Rather than requiring various appearances for concurrent family law and criminal law proceedings, the IDV Court assigns one judge to one family. Therefore, the parties are relieved from explaining their position twice to two different judges, as they would have to in regular courts. The pay-off should be greater efficiency and reduced delays.

Additional services, such as the Family Law Information Centre (FLIC), Partner Assault Response (PAR), and the Victim/Witness Assistance Programare also available. Enhanced security ensures a safe environment for the victims.

To participate in the IDV Court, all parties, including the Crown prosecutor, must sign their consent. PSW Law strongly recommends that, prior to signing, the parties obtain independent legal advice regarding the potential consequences (e.g., whether there may be great prejudice on the accused because of his or her participation in the IDV Court).

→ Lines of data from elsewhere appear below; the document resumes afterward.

===== src/verilog/irr_pkg.sv =====
// constants shared by the inductive result readout block
package irr_pkg;
   // register addresses (7-bit spi address space)
   localparam logic [6:0] IRR_ADDR_CEILING  = 7'h01;
   localparam logic [6:0] IRR_ADDR_FLOOR    = 7'h02;
   localparam logic [6:0] IRR_ADDR_CONFIG   = 7'h04;
   localparam logic [6:0] IRR_ADDR_POWER    = 7'h0b;
   localparam logic [6:0] IRR_ADDR_STATUS   = 7'h20;
   localparam logic [6:0] IRR_ADDR_PROX_LO  = 7'h21;
   localparam logic [6:0] IRR_ADDR_PROX_HI  = 7'h22;
   localparam logic [6:0] IRR_ADDR_FREQ_LO  = 7'h23;
   localparam logic [6:0] IRR_ADDR_FREQ_MID = 7'h24;
   localparam logic [6:0] IRR_ADDR_FREQ_HI  = 7'h25;
   // reset values
   localparam logic [7:0] IRR_RST_CEILING   = 8'h0e;
   localparam logic [7:0] IRR_RST_FLOOR     = 8'h14;
   localparam logic [7:0] IRR_RST_CONFIG    = 8'h00;
   localparam logic [7:0] IRR_RST_POWER     = 8'h00;
   // field positions
   localparam int         IRR_POWER_EN_BIT  = 0;
   localparam int         IRR_STATUS_RDY_BIT = 6;
   localparam int         IRR_SPI_RW_BIT    = 7;
   // response time: code 2 -> 192 oscillator periods, doubling per code
   localparam logic [2:0]  IRR_RESP_CODE_MIN = 3'h2;
   localparam logic [15:0] IRR_RESP_BASE     = 16'h00c0;
   localparam logic [15:0] IRR_RESP_DIVISOR  = 16'h0003;
   localparam logic [23:0] IRR_FREQ_MAX      = 24'hffffff;
   // range code to 16-bit impedance limit
   localparam logic [10:0] IRR_LIMIT_FILL    = 11'h7ff;
endpackage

The IDV Court, however, cannot conduct a trial. If the matter cannot be resolved without trial, it will be sent back to the regular court.

The IDV Court is a two-year pilot project. For more information, please visit http://www.ontariocourts.on.ca/ocj/en/idvc/brochure.htm.

Providing Legal Services to Out-of-Country Clients

There are two types of clients who may require legal services even though they are not physically present within the court’s jurisdiction.

The first kind, the larger group, are clients who need either to commence or to respond to a claim in Ontario. In family law, for instance, the Ontario court at the children’s residence has exclusive jurisdiction over issues of custody and access. If a parent moves away, he or she may have no option but to hire an Ontario lawyer to provide representation.

The other group of clients consists of those who seek legal advice or opinion pertaining to Ontario law for use in another jurisdiction. For example, when litigation elsewhere concerns contracts made in Ontario, an Ontario lawyer may be required to give expert evidence to assist the foreign court in determining the validity and the interpretation of that contract. Depending on the degree of involvement, the evidence may be rendered in writing through affidavits or in person through oral testimony.

Providing legal services to clients you can’t meet with face-to-face has its challenges, particularly because lawyers must be able to identify their clients at all times and verify their identities as required. For clients one has never met, satisfying this requirement may be burdensome.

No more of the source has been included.